Resources

People often ask me "How did you learn how to hack?" The answer: by reading. This page is a collection of the blog posts and other articles that I have accumulated over the years of my journey. Enjoy!

The code snippet the author shows should prevent XXE in PHP. The usage of external entities is disabled when XML on the first call, but NOT on the second. There are four obstacles:

1. Entities are set to an empty string during initial XML loading.
2. Disallows external entities from being loaded into another.
3. No networking URIs are allowed, such http://.
4. With XML_DOCUMENT_TYPE_NODE this prevents normal entities from being used.

Condition three can be bypassed by using parameter entities. The network issue doesn't actually matter in PHP. This is because it's only used on the initial URI and not in a nested fashion. So, php://filter/resource=http://example.com can be used to bypass this.

Condition one prevents the usage of external entity loading out of the gate. The code will remove all external entity references that it sees. It turns out that the SYSTEM attribute is parsed for the DOCTYPE tag. If the code is within the brackets, it is NOT removed on the first parse. This means the second parse will include XXE. This happens because the DOCTYPE is considered part of the structural definition and shouldn't be touched.

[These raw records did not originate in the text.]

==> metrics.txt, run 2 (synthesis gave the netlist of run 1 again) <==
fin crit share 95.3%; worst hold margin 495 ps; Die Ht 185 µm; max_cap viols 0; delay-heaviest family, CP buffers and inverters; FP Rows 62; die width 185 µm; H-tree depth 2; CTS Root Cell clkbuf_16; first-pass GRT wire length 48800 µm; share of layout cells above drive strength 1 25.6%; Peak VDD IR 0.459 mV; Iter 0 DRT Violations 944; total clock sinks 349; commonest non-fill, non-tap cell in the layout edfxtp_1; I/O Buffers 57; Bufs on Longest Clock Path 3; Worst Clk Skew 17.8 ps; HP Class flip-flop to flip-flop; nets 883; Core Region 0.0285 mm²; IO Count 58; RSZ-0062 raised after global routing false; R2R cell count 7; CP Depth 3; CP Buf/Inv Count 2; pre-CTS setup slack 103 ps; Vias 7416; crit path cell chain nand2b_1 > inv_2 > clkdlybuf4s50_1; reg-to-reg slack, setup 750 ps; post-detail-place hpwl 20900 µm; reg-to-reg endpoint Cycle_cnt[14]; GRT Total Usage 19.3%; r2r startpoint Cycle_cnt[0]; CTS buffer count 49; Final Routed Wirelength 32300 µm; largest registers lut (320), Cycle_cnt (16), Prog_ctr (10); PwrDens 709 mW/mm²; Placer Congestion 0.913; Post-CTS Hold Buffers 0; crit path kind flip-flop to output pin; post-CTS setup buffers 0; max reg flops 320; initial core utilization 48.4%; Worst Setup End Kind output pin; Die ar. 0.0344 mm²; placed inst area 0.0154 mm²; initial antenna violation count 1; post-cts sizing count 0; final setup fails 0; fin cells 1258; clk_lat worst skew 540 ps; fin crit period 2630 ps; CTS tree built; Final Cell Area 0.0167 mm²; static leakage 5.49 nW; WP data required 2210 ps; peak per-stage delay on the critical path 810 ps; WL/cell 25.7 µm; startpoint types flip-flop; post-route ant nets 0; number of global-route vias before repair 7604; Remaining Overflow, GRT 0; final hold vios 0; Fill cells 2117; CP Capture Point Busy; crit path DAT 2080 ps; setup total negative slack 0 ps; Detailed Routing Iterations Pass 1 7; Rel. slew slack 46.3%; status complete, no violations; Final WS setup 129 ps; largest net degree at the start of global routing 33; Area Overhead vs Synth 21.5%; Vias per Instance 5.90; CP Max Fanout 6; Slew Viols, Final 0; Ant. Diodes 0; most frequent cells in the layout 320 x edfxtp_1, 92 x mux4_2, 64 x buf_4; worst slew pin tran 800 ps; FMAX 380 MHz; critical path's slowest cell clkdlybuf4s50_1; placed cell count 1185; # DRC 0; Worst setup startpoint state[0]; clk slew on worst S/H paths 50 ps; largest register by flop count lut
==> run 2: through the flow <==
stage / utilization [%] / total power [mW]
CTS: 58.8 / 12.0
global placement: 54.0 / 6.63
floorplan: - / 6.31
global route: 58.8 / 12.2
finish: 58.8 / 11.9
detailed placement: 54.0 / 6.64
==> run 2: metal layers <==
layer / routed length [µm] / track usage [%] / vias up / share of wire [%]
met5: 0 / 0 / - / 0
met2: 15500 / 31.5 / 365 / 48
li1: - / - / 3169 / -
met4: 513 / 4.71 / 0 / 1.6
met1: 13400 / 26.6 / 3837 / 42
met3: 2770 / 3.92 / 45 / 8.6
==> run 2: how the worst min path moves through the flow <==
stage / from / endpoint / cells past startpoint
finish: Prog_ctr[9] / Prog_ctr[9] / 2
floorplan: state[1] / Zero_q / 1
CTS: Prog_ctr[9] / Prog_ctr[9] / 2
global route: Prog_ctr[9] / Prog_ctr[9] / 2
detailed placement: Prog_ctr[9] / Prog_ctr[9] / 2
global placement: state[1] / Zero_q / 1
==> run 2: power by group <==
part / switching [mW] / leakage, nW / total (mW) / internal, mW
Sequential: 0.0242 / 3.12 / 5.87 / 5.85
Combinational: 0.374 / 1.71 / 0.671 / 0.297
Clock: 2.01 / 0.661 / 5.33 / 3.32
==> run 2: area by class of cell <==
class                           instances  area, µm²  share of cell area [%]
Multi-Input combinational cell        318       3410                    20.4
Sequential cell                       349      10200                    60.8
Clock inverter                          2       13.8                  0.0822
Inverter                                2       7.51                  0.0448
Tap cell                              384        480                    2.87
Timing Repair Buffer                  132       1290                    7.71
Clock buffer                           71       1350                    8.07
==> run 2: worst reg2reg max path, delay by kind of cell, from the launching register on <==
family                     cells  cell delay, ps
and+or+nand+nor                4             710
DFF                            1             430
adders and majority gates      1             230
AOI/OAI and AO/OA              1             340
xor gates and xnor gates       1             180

The final bypass is the impact. How do we extract files? Parameter Entities are defined on the same page and used on that page. Parameter entities are expanded in libxml2 in PHP with a different set of rules when LIBXML_DTDLOAD is enabled. Additionally, the loading time is interesting. The parameters are expanded before the usage of anything else.

So, the final payload is as follows:

1. Create a parameter entity that loads a file.
2. Create a new entity that references the file in step 1.
3. The entity is called with a URL that has the entity of step 1 as part of the URL. Because the parameter expansion loads first, this sends the file contents to the server.

They found an exploitable path in SimpleSAMLphp and in another undisclosed product. Overall, this is a great post on vulnerability research and skipping past what looks like a "reasonable" defense.